For a long time, I didn't move. I just watched him.
Dante slept on his back, one hand resting loosely over his chest. He looked... peaceful. Human. Like the walls he kept so carefully reinforced had finally cracked in the dark. It made something in me ache.
Because this wasn't supposed to be like this. I wasn't supposed to feel anything.
And yet, I was starting to want him to keep sleeping beside me.
That terrified me.
I slid out of bed gently, trying not to wake him, and padded into the bathroom.
When I came back out, he was sitting up, rubbing a hand over his jaw.
"You always wake up that early?" he asked, voice low and gravelly.
I crossed my arms. "You always sneak into bed in the middle of the night like a ghost?"
He met my eyes. There was a hint of amusement in his.
"Only when I think you won't scream."
"I don't scream."
"Not yet."
He said it so casually, so effortlessly teasing, that it made heat climb my neck. I didn't know if it was anger or... something else.
Before I could respond, he stood and walked toward the closet.
"Be ready in an hour. We're going out."
I blinked. "What?"
"You've been cooped up in here too long."
He disappeared into the dressing room, leaving me reeling.
He was taking me out?
Why?
And why did that make my heart hammer harder?
---
An hour later, we were in his black SUV. Luca was in the front passenger seat. A driver I didn't know was at the wheel.
I was tucked beside Dante in the back. The space between us felt like a battlefield. Neither of us spoke.
The windows were tinted. The world outside passed in vague smears of color and light. I had no idea where we were going.
I kept my eyes on my reflection in the glass.
The woman staring back at me looked composed.
But she was unraveling inside.
---
He took me to a private art gallery.
Not the public kind with velvet ropes and schoolchildren shuffling through exhibits. This one was housed in a converted warehouse in the city, tucked away behind security gates and motion sensors.
When we walked in, it was empty. Silent. Lit only by soft spotlights above each piece.
I followed him through the space, watching the way his hands stayed tucked in his pockets. Casual. Controlled.
"Why here?" I asked finally.
He paused in front of a painting.
"Because no one else will be here," he said. "And sometimes... silence is the only thing that makes sense."
I looked at the painting-a chaotic storm of reds and blacks, like a heart exploding in slow motion.

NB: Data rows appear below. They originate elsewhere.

`config.mk`:
```
export PLATFORM = sky130hd
export DESIGN_NAME = irq_entry_sequencer
export DESIGN_NICKNAME = d
export VERILOG_FILES = /design/src/rtl/irq_seq_pkg.sv /design/src/rtl/irq_seq_nmi_latch.sv /design/src/rtl/irq_seq_arbiter.sv /design/src/rtl/irq_seq_fsm.sv /design/src/rtl/irq_entry_sequencer.sv
export SDC_FILE = /design/constraint.sdc
export NUM_CORES = 1
export LEC_CHECK = 0
export CORE_MARGIN = 4
export CORE_UTILIZATION = 50
export CTS_BUF_LIST = sky130_fd_sc_hd__clkbuf_4
export DETAILED_ROUTE_END_ITERATION = 10
export GPL_TIMING_DRIVEN = 0
export HOLD_SLACK_MARGIN = 0.15
export PLACE_DENSITY = 0.88
export SLEW_MARGIN = 5
export SYNTH_ARGS = -nofsm -noshare
export SYNTH_HDL_FRONTEND = slang
export SYNTH_SLANG_ARGS = --single-unit
```
`constraint.sdc`:
```
create_clock -name clk -period 4.42 [get_ports clk]
set_input_delay 0.442 -clock clk [delete_from_list [all_inputs] [get_ports clk]]
set_output_delay 0.442 -clock clk [all_outputs]
set_load 0.005 [all_outputs]
```
`src/rtl/irq_seq_pkg.sv`:
```
package irq_seq_pkg;

  localparam int ADDR_W = 16;
  localparam int DATA_W = 8;
  localparam int SP_W   = 8;

  localparam logic [DATA_W-1:0] STACK_PAGE = 8'h01;
  localparam logic [ADDR_W-1:0] VEC_NMI    = 16'hFFFA;
  localparam logic [ADDR_W-1:0] VEC_RST    = 16'hFFFC;
  localparam logic [ADDR_W-1:0] VEC_IRQ    = 16'hFFFE;

  typedef enum logic [1:0] {
    SRC_NONE = 2'd0,
    SRC_NMI  = 2'd1,
    SRC_IRQ  = 2'd2,
    SRC_BRK  = 2'd3
  } src_t;

  typedef enum logic [2:0] {
    ST_HOLD   = 3'd0,
    ST_RESET  = 3'd1,
    ST_IDLE   = 3'd2,
    ST_PUSH_H = 3'd3,
    ST_PUSH_L = 3'd4,
    ST_PUSH_P = 3'd5,
    ST_VEC_L  = 3'd6,
    ST_VEC_H  = 3'd7
  } st_t;

  // Low-byte vector address for a hardware or software source.
  function automatic logic [ADDR_W-1:0] vector_of(input src_t s);
    return (s == SRC_NMI) ? VEC_NMI : VEC_IRQ;
  endfunction

  // Stack-page address of the slot 'back' bytes below the saved pointer.
  function automatic logic [ADDR_W-1:0] stack_slot(input logic [SP_W-1:0] sp,
                                                   input logic [1:0] back);
    logic [SP_W-1:0] off;
    off = sp - SP_W'(back);
    return {STACK_PAGE, off};
  endfunction

  // Status image written to the stack: bit 5 forced, bit 4 marks a break.
  function automatic logic [DATA_W-1:0] framed_status(input logic [DATA_W-1:0] p,
                                                      input logic brk);
    return {p[7:6], 1'b1, brk, p[3:0]};
  endfunction

endpackage

```
`src/rtl/irq_seq_nmi_latch.sv`:
```
module irq_seq_nmi_latch (
  input  logic clk,
  input  logic rst_n,
  input  logic nmi_n,
  input  logic take_nmi,
  output logic nmi_pend,
  output logic nmi_fell
);

  logic nmi_prev;

  assign nmi_fell = nmi_prev & ~nmi_n;

  always_ff @(posedge clk) begin
    if (!rst_n) begin
      nmi_prev <= nmi_n;
      nmi_pend <= 1'b0;
    end else begin
      nmi_prev <= nmi_n;
      nmi_pend <= (nmi_pend & ~take_nmi) | nmi_fell;
    end
  end

  // a sampled falling edge is pending on the following cycle
  a_r3_edge_latched: assert property (@(posedge clk) disable iff (!rst_n)
    nmi_fell |=> nmi_pend);

  // without a new edge, a request that is not pending stays absent
  a_r4_no_retrigger: assert property (@(posedge clk) disable iff (!rst_n)
    (!nmi_pend && !nmi_fell) |=> !nmi_pend);

endmodule

```
`src/rtl/irq_seq_arbiter.sv`:
```
module irq_seq_arbiter
  import irq_seq_pkg::*;
(
  input  logic clk,
  input  logic rst_n,
  input  logic boundary_ok,
  input  logic nmi_pend,
  input  logic irq_n,
  input  logic i_flag,
  input  logic brk_req,
  output src_t grant,
  output logic take_nmi
);

  localparam int N_SRC = 3;

  logic [N_SRC-1:0] req;
  logic [N_SRC-1:0] win;

  // index 0 has the highest priority
  assign req = {brk_req, ~irq_n & ~i_flag, nmi_pend};

  generate
    for (genvar g = 0; g < N_SRC; g++) begin : g_prio
      if (g == 0) begin : g_top
        assign win[g] = boundary_ok & req[g];
      end else begin : g_low
        assign win[g] = boundary_ok & req[g] & ~(|req[g-1:0]);
      end
    end
  endgenerate

  always_comb begin
    grant = SRC_NONE;
    if (win[0])      grant = SRC_NMI;
    else if (win[1]) grant = SRC_IRQ;
    else if (win[2]) grant = SRC_BRK;
  end

  assign take_nmi = win[0];

  // at most one source wins a boundary
  a_r8_single_winner: assert property (@(posedge clk) disable iff (!rst_n)
    $onehot0(win));

  // a masked level request alone never produces a grant
  a_r5_masked_irq: assert property (@(posedge clk) disable iff (!rst_n)
    (i_flag && !nmi_pend && !brk_req) |-> (grant == SRC_NONE));

endmodule

```
`src/rtl/irq_seq_fsm.sv`:
```
module irq_seq_fsm
  import irq_seq_pkg::*;
#(
  parameter int RST_CYCLES = 7
) (
  input  logic              clk,
  input  logic              rst_n,
  input  logic              rdy,
  input  logic              insn_done,
  input  src_t              grant,
  input  logic [ADDR_W-1:0] pc_in,
  input  logic [DATA_W-1:0] status_in,
  input  logic [SP_W-1:0]   sp_in,
  input  logic [DATA_W-1:0] rd_data,
  output logic              boundary_ok,
  output logic              busy,
  output logic              bus_rd,
  output logic              bus_wr,
  output logic [ADDR_W-1:0] bus_addr,
  output logic [DATA_W-1:0] bus_wdata,
  output logic              vec_pull_n,
  output logic              pc_load,
  output logic [ADDR_W-1:0] pc_value,
  output logic              sp_load,
  output logic [SP_W-1:0]   sp_value,
  output logic              set_i
);

  localparam int CNT_W = $clog2(RST_CYCLES + 1);
  localparam logic [CNT_W-1:0] RST_LAST = CNT_W'(RST_CYCLES - 1);
  localparam logic [CNT_W-1:0] RST_VLO  = CNT_W'(RST_CYCLES - 2);

  st_t               state;
  logic [CNT_W-1:0]  rcnt;
  src_t              src_q;
  logic [ADDR_W-1:0] pc_q;
  logic [DATA_W-1:0] p_q;
  logic [SP_W-1:0]   sp_q;
  logic [DATA_W-1:0] vlo_q;

  logic in_irq_seq;
  logic rst_vlo_cyc;
  logic rst_vhi_cyc;
  logic [ADDR_W-1:0] vec_q;

  assign in_irq_seq  = (state == ST_PUSH_H) || (state == ST_PUSH_L) ||
                       (state == ST_PUSH_P) || (state == ST_VEC_L) ||
                       (state == ST_VEC_H);
  assign rst_vlo_cyc = (state == ST_RESET) && (rcnt == RST_VLO);
  assign rst_vhi_cyc = (state == ST_RESET) && (rcnt == RST_LAST);
  assign boundary_ok = (state == ST_IDLE) && insn_done && rdy;
  assign vec_q       = vector_of(src_q);

  always_ff @(posedge clk) begin
    if (!rst_n) begin
      state <= ST_HOLD;
      rcnt  <= '0;
      src_q <= SRC_NONE;
      pc_q  <= '0;
      p_q   <= '0;
      sp_q  <= '0;
      vlo_q <= '0;
    end else begin
      case (state)
        ST_HOLD: begin
          state <= ST_RESET;
          rcnt  <= '0;
        end
        ST_RESET: begin
          if (rst_vlo_cyc) vlo_q <= rd_data;
          if (rst_vhi_cyc) state <= ST_IDLE;
          else             rcnt  <= rcnt + 1'b1;
        end
        ST_IDLE: begin
          if (boundary_ok && (grant != SRC_NONE)) begin
            state <= ST_PUSH_H;
            src_q <= grant;
            pc_q  <= pc_in;
            p_q   <= status_in;
            sp_q  <= sp_in;
          end
        end
        ST_PUSH_H: if (rdy) state <= ST_PUSH_L;
        ST_PUSH_L: if (rdy) state <= ST_PUSH_P;
        ST_PUSH_P: if (rdy) state <= ST_VEC_L;
        ST_VEC_L: begin
          if (rdy) begin
            vlo_q <= rd_data;
            state <= ST_VEC_H;
          end
        end
        ST_VEC_H: if (rdy) state <= ST_IDLE;
        default:  state <= ST_HOLD;
      endcase
    end
  end

  always_comb begin
    busy       = (state != ST_IDLE);
    bus_rd     = 1'b0;
    bus_wr     = 1'b0;
    bus_addr   = '0;
    bus_wdata  = '0;
    vec_pull_n = 1'b1;
    pc_load    = 1'b0;
    pc_value   = '0;
    sp_load    = 1'b0;
    sp_value   = '0;
    set_i      = 1'b0;
    case (state)
      ST_RESET: begin
        if (rst_vlo_cyc) begin
          bus_rd     = 1'b1;
          bus_addr   = VEC_RST;
          vec_pull_n = 1'b0;
        end
        if (rst_vhi_cyc) begin
          bus_rd     = 1'b1;
          bus_addr   = VEC_RST + 16'd1;
          vec_pull_n = 1'b0;
          pc_load    = 1'b1;
          pc_value   = {rd_data, vlo_q};
          set_i      = 1'b1;
        end
      end
      ST_PUSH_H: begin
        bus_wr    = rdy;
        bus_addr  = stack_slot(sp_q, 2'd0);
        bus_wdata = pc_q[15:8];
      end
      ST_PUSH_L: begin
        bus_wr    = rdy;
        bus_addr  = stack_slot(sp_q, 2'd1);
        bus_wdata = pc_q[7:0];
      end
      ST_PUSH_P: begin
        bus_wr    = rdy;
        bus_addr  = stack_slot(sp_q, 2'd2);
        bus_wdata = framed_status(p_q, src_q == SRC_BRK);
      end
      ST_VEC_L: begin
        bus_rd     = 1'b1;
        bus_addr   = vec_q;
        vec_pull_n = 1'b0;
      end
      ST_VEC_H: begin
        bus_rd     = 1'b1;
        bus_addr   = vec_q + 16'd1;
        vec_pull_n = 1'b0;
        pc_load    = rdy;
        pc_value   = {rd_data, vlo_q};
        sp_load    = rdy;
        sp_value   = stack_slot(sp_q, 2'd3) [7:0];
        set_i      = rdy;
      end
      default: ;
    endcase
  end

  // the vector-pull strobe only accompanies a read in the vector area
  a_r9_pull_on_vector: assert property (@(posedge clk) disable iff (!rst_n)
    !vec_pull_n |-> (bus_rd && (bus_addr[15:3] == 13'h1FFF)));

  // every write lands in the stack page
  a_r6_stack_page: assert property (@(posedge clk) disable iff (!rst_n)
    bus_wr |-> (bus_addr[15:8] == STACK_PAGE));

  // a program-counter load ends the sequence
  a_r6_load_ends: assert property (@(posedge clk) disable iff (!rst_n)
    pc_load |=> !busy);

  // a stalled interrupt cycle keeps its address and state
  a_r10_freeze: assert property (@(posedge clk) disable iff (!rst_n)
    (in_irq_seq && !rdy) |=> ($stable(bus_addr) && $stable(state)));

  // reset counter never runs past the sequence length
  a_r2_reset_len: assert property (@(posedge clk) disable iff (!rst_n)
    (state == ST_RESET) |-> (rcnt <= RST_LAST));

  // no write strobe while ready is low
  a_r10_no_write_stalled: assert property (@(posedge clk) disable iff (!rst_n)
    !rdy |-> !bus_wr);

endmodule

```
`src/rtl/irq_entry_sequencer.sv`:
```
module irq_entry_sequencer
  import irq_seq_pkg::*;
#(
  parameter int RST_CYCLES = 7
) (
  input  logic        clk,
  input  logic        rst_n,
  input  logic        nmi_n,
  input  logic        irq_n,
  input  logic        brk_req,
  input  logic        i_flag,
  input  logic        insn_done,
  input  logic        rdy,
  input  logic [15:0] pc_in,
  input  logic [7:0]  status_in,
  input  logic [7:0]  sp_in,
  input  logic [7:0]  rd_data,
  output logic        busy,
  output logic        bus_rd,
  output logic        bus_wr,
  output logic [15:0] bus_addr,
  output logic [7:0]  bus_wdata,
  output logic        vec_pull_n,
  output logic        pc_load,
  output logic [15:0] pc_value,
  output logic        sp_load,
  output logic [7:0]  sp_value,
  output logic        set_i
);

  logic nmi_pend;
  logic nmi_fell;
  logic take_nmi;
  logic boundary_ok;
  src_t grant;

  irq_seq_nmi_latch u_nmi (
    .clk      (clk),
    .rst_n    (rst_n),
    .nmi_n    (nmi_n),
    .take_nmi (take_nmi),
    .nmi_pend (nmi_pend),
    .nmi_fell (nmi_fell)
  );

  irq_seq_arbiter u_arb (
    .clk         (clk),
    .rst_n       (rst_n),
    .boundary_ok (boundary_ok),
    .nmi_pend    (nmi_pend),
    .irq_n       (irq_n),
    .i_flag      (i_flag),
    .brk_req     (brk_req),
    .grant       (grant),
    .take_nmi    (take_nmi)
  );

  irq_seq_fsm #(.RST_CYCLES(RST_CYCLES)) u_fsm (
    .clk         (clk),
    .rst_n       (rst_n),
    .rdy         (rdy),
    .insn_done   (insn_done),
    .grant       (grant),
    .pc_in       (pc_in),
    .status_in   (status_in),
    .sp_in       (sp_in),
    .rd_data     (rd_data),
    .boundary_ok (boundary_ok),
    .busy        (busy),
    .bus_rd      (bus_rd),
    .bus_wr      (bus_wr),
    .bus_addr    (bus_addr),
    .bus_wdata   (bus_wdata),
    .vec_pull_n  (vec_pull_n),
    .pc_load     (pc_load),
    .pc_value    (pc_value),
    .sp_load     (sp_load),
    .sp_value    (sp_value),
    .set_i       (set_i)
  );

  // an accepted non-maskable request consumes a pending edge
  a_r3_take_needs_pend: assert property (@(posedge clk) disable iff (!rst_n)
    take_nmi |-> nmi_pend);

endmodule

```
* Yosys cells after proc, flatten, opt, wreduce, memory -nomap -nowiden
Cells that the tools add are included.
** Cells by class
- Add/sub/neg operators :: 5
- Equality and inequality tests :: 21
- Multiplexer cells :: 34
- Bitwise operators :: 15
- Reduce and logical (&&, ||, !) cells :: 16
** Operator list (number)
- 16-bit one-hot mux with 6 select lines :: 1
- 16-bit 2-to-1 mux :: 3
- 16-bit one-hot mux with 2 select lines :: 1
- 3-bit 2-to-1 mux :: 9
- 8-bit 2-to-1 mux :: 3
- 3-bit one-hot mux with 8 select lines :: 1
- 8-bit one-hot mux with 3 select lines :: 1
- 3-bit == test (second input constant) :: 6
- 16-bit by 1-bit adder with 16-bit output (second input constant) :: 1
- 8-bit one-hot mux with 2 select lines :: 1
- 8-bit by 2-bit subtractor with 8-bit output (second input constant) :: 2
- 2-bit != test (second input constant) :: 7
- 1-bit AND :: 8
- 8-bit by 1-bit subtractor with 8-bit output (second input constant) :: 1
- 1-bit 2-to-1 mux :: 7
- 7-bit AND reduction :: 1
- 3-bit by 2-bit == test with 1-bit output (second input constant) :: 2
- 2-bit 2-to-1 mux :: 3
- 1-bit NOT :: 6
- 1-bit one-hot mux with 2 select lines :: 3
- 3-bit one-hot mux with 2 select lines :: 1
- 2-bit nonzero test :: 3
- 1-bit logical AND :: 5
- 2-bit by 1-bit != test with 1-bit output (second input constant) :: 2
- other kinds (11) :: 13
** Word-level totals
- Flip-flop bits (word level) :: 50
- Input port bits :: 48
- Output and inout bits :: 55
- Logic and storage cells :: 100

* Longest topological paths before layout
Gate-level depths: netlist (run 1).
- Depth after elaboration :: 12
- Depth in mapped cells :: 7

* Modules after synthesis
Synthesis (run 1) repeated with hierarchy kept, for this count alone.
** Second synthesis, totals
- Cell total of the unflattened synthesis :: 381
- Area, all modules :: 2815.2 µm²
** Modules (own cells, without submodules)
- irq_seq_fsm :: instances 1, cells an instance 370, area an instance 2710.1 µm²
- irq_seq_nmi_latch :: instances 1, cells an instance 5, area an instance 67.6 µm²
- irq_seq_arbiter :: instances 1, cells an instance 6, area an instance 37.5 µm²

* Worst setup path after synthesis (run 1)
OpenSTA, ideal clock, no wires.
- Path type :: reg-to-output
- Start :: register u_fsm.state[0]
- End :: output port set_i
- Arrival time :: 1.596 ns
- Required time :: 3.978 ns
- Path slack :: 2.382 ns
- Cell stages (with the launch flop) :: 7
- Cells stage by stage :: dfxtp_1 buf_4 clkbuf_1 buf_2 nand3_1 o22ai_1 buf_4
** Between the ends
- Word-level cells in the longest chain between the ends :: 4
** Ends and longest elaborated chain
- start, declared :: RTL line irq_seq_fsm.sv:33 : st_t state;
- start signal, assigned :: RTL line irq_seq_fsm.sv:56 : state <= ST_HOLD;
- start signal, assigned :: RTL line irq_seq_fsm.sv:66 : state <= ST_RESET;
- start signal, assigned :: RTL line irq_seq_fsm.sv:71 : if (rst_vhi_cyc) state <= ST_IDLE;
- 3-bit by 1-bit == test with 1-bit output
- 1-bit logical AND :: RTL line irq_seq_fsm.sv:50 : assign rst_vhi_cyc = (state == ST_RESET) && (rcnt == RST_LAST);
- 1-bit 2-to-1 mux
- 1-bit one-hot mux with 2 select lines (*)
- end, declared :: RTL line irq_entry_sequencer.sv:28 : output logic set_i
Mark *: on every way between the ends. The rest lies on a longest branch, timed or not.

* Final worst setup path (run 1)
- Start :: register u_fsm.state[0]
- End :: output port set_i
** Between the ends
- Word-level cells in the longest chain between the ends :: 4
** Ends and longest elaborated chain
- 3-bit by 1-bit == test with 1-bit output :: RTL line irq_seq_fsm.sv:50, irq_seq_fsm.sv:110
- 1-bit logical AND :: RTL line irq_seq_fsm.sv:50
- 1-bit 2-to-1 mux :: RTL line irq_seq_fsm.sv:117 : if (rst_vhi_cyc) begin
- 1-bit one-hot mux with 2 select lines (*) :: RTL line irq_seq_fsm.sv:110 : case (state)
Marked as above.

==> results.json, run 1 <==
{
  "grt_pass1_wl_um": 13400,
  "maxSlewViolCount": 0,
  "worst_clock_skew_ps": 12.1,
  "yosysTopAreaCell": "dfxtp_1",
  "cts_resized": 0,
  "tns_ps": 0,
  "cpMostUsedCell": "buf_4",
  "r2r_start": "u_fsm.state[2]",
  "hold_start": "u_fsm.vlo_q[3]",
  "fillers": 431,
  "critical_path_class": "flip-flop to output port",
  "cp-startpoint": "u_fsm.state[0]",
  "start_kind": "flip-flop",
  "end_kind": "output port",
  "clk_latency_ps": 380,
  "dp_cells": 550,
  "ys_async_sr_fraction": 0,
  "htreeDepth": 2,
  "setup_violations": 0,
  "rr_worst_depth": 6,
  "crit_arrival_ps": 2950,
  "syn_nets": 438,
  "place_ws_ps": 1460,
  "fmax_mhz": 295,
  "cp_max_fo": 10,
  "first_iter_violations": 251,
  "hold_viol": 0,
  "yosysTopAreaCellShare": 0.345,
  "path_delay_family": "buffers and inverters",
  "synthTopCellsByCount": "nand2_1, o21ai_0, dfxtp_1, nand3_1, clkbuf_1",
  "max_cap_viol_count": 0,
  "die_x_um": 82.7,
  "dieArea_mm2": 0.00683,
  "drc": 0,
  "crit_path_max_incr_delay_ps": 490,
  "crit_chain": "buf_4, clkbuf_1, buf_2, nand3_1, o22ai_1, buf_4, clkdlybuf4s50_1",
  "syn_inst": 382,
  "pin_count": 103,
  "cts_setup_buffers": 0,
  "wl_per_cell_um": 14.9,
  "grt_max_degree": 16,
  "antenna_left": 0,
  "slowest_stage": "clkdlybuf4s50_1",
  "drive_gt1_frac": 0.0492,
  "route.vias.total": 3107,
  "cts-root-buf": "clkbuf_4",
  "syn2layout_area_growth_pct": 40.3,
  "antenna_found_initial": 0,
  "routed_via_density": 5.57,
  "path_buf_inv": 5,
  "finalWirelength_um": 8330,
  "antennaDiodeCount": 0,
  "cp.depth": 7,
  "tightest_slew_ps": 686,
  "start_util": 0.529,
  "final_cells": 558,
  "yosys-top-cells-area": "dfxtp_1, o21ai_0, nand3_1",
  "hp-class": "flip-flop to flip-flop",
  "coreArea_mm2": 0.00527,
  "io_buffers": 98,
  "syn_avg_cell_area_um2": 7.30,
  "syn_area_mm2": 0.00279,
  "outcome": "completed",
  "cts_hold_buf": 0,
  "fin_ws_ps": 1030,
  "cts_tree": "built",
  "dr.pass1.iters": 5,
  "cts.sink_count": 48,
  "crit_required_ps": 3980,
  "grt_pass1_vias": 2945,
  "ys.flop_type": "dfxtp_1",
  "cts.clk_slew.worst_paths_ps": 140,
  "hold_depth": 2,
  "synth.yosys.warnings": 0,
  "vdd_ir_drop_max_mv": 0.168,
  "slew_headroom": 0.543,
  "cts_buffers": 5,
  "grt_setup_unrepaired": "no",
  "grt_overflow": 0,
  "gp_congestion": 0.882,
  "leakage_nw": 1.46,
  "post-route-period-util": 0.767,
  "die_y_um": 82.7,
  "synth_edf_count": 0,
  "hpwl_um": 6300,
  "ys_types": 48,
  "track_usage": 0.253,
  "ys_ff_latch": 48,
  "power.density_mw_per_mm2": 188,
  "rows": 26,
  "layout.nets": 543,
  "cts_buffer_depth": 2,
  "synth_seq_area_share": 0.345,
  "period_minus_slack_ps": 3390
}
area by class of cell:
| type | count | area [um2] | share of cell area |
|---|---|---|---|
| Buffer | 38 | 183 | 0.0467 |
| Clock buffer | 5 | 37.5 | 0.00960 |
| Clock inverter | 3 | 17.5 | 0.00448 |
| Inverter | 14 | 52.6 | 0.0134 |
| Multi-Input combinational cell | 282 | 1590 | 0.407 |
| Sequential cell | 48 | 961 | 0.246 |
| Tap cell | 70 | 87.6 | 0.0224 |
| Timing Repair Buffer | 98 | 981 | 0.251 |
placed cells by master (no fill, tap or decap), drive strengths merged, types with 3 or more instances in the layout:
cell type / n
clkbuf: 28
mux2i: 7
nor2: 16
xor2: 3
ha: 8
nor2b: 3
dfxtp: 48
buf: 15
nand2: 59
a21oi: 16
clkdlybuf4s50: 98
nand3b: 3
inv: 15
o211ai: 3
o21ai: 59
o311ai: 3
and2: 17
o21a: 4
xnor2: 3
nand3: 48
worst reg2reg max path, stage by stage (launching register included):
cell	delay [ps]
dfxtp_1	370
clkbuf_1	310
nand2_1	160
o32ai_2	600
buf_2	320
nand3_1	90
o21ai_0	110
flip-flops by register name (all words and copies together) (netlist names):
name and count:
u_fsm.rcnt 3, u_fsm.src_q 2, u_fsm.sp_q 8, u_fsm.pc_q 16
u_nmi.nmi_prev 1, u_fsm.state 3, u_nmi.nmi_pend 1, u_fsm.p_q 6
u_fsm.vlo_q 8
layer usage:
layer	GRT usage	wire [um]	vias to the layer above
li1	-	-	1515
met1	0.310	3450	1416
met2	0.425	3980	157
met3	0.0542	700	19
met4	0.108	197	0
met5	0	0	-
logic make-up after synthesis:
family | synth area share
DFF | 0.345
adders and majority gates | 0.0359
xor gates and xnor gates | 0.0189
muxes | 0.0251
and+or+nand+nor | 0.274
AOI/OAI and AO/OA | 0.217
buffers and inverters | 0.0844
power by group:
| part | internal [mW] | total, mW | switching [mW] |
|---|---|---|---|
| Sequential | 0.435 | 0.438 | 0.00238 |
| Clock | 0.0617 | 0.211 | 0.149 |
| Combinational | 0.0473 | 0.0848 | 0.0375 |
stage by stage:
step | hold WS (ps) | total power, mW | cell area (um2) | utilization
floorplan | 431 | 0.478 | 2790 | -
global placement | 439 | 0.529 | 3860 | 0.732
detailed placement | 459 | 0.531 | 3860 | 0.732
CTS | 479 | 0.732 | 3910 | 0.742
global route | 496 | 0.757 | 3910 | 0.742
finish | 481 | 0.734 | 3910 | 0.742
worst paths after layout:
kind / to / slack (ps)
max: set_i / 1030
min: u_fsm.vlo_q[3] / 480
max reg2reg: u_fsm.vlo_q[6] / 2400
min reg2reg: u_fsm.vlo_q[3] / 480
Power figures use the tool's default switching activity.
==> run 2: changes to the inputs <==
CORE_UTILIZATION = 46   (was 50)
PLACE_DENSITY = 0.82   (was 0.88)
clock period = 3.3 ns   (was 4.42 ns; I/O delays follow)
==> run 2 against run 1 <==
Register-to-register slack got worse by 1000 ps. Sequential power is 34% higher. Die area rose by 7.8%. Critical endpoint unchanged.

"I thought you were all about noise," I murmured. "Power. War. Strategy."
He turned to me. "You think those things aren't loud?"
His voice was calm, but something in his eyes was turbulent.
I didn't ask anything else.
We wandered through the gallery in near silence, occasionally stopping at a sculpture or a photograph that caught his eye. I realized, slowly, that Dante appreciated beauty-not in the shallow way men ogled women, but in the way someone who'd seen too much darkness craved something untouchable.
When we reached the final room, I spoke again.
"Why did you marry me, Dante?"
His posture shifted.
He didn't answer right away.
Then: "Because I had to."
"Because of my father?"
He nodded. "The alliance. The war. It was the only way to stop the bloodshed."
"And now?" I asked quietly. "Do you still think it was worth it?"
He turned fully to face me.
"I don't regret the choice," he said. "But I didn't realize how much it would cost me."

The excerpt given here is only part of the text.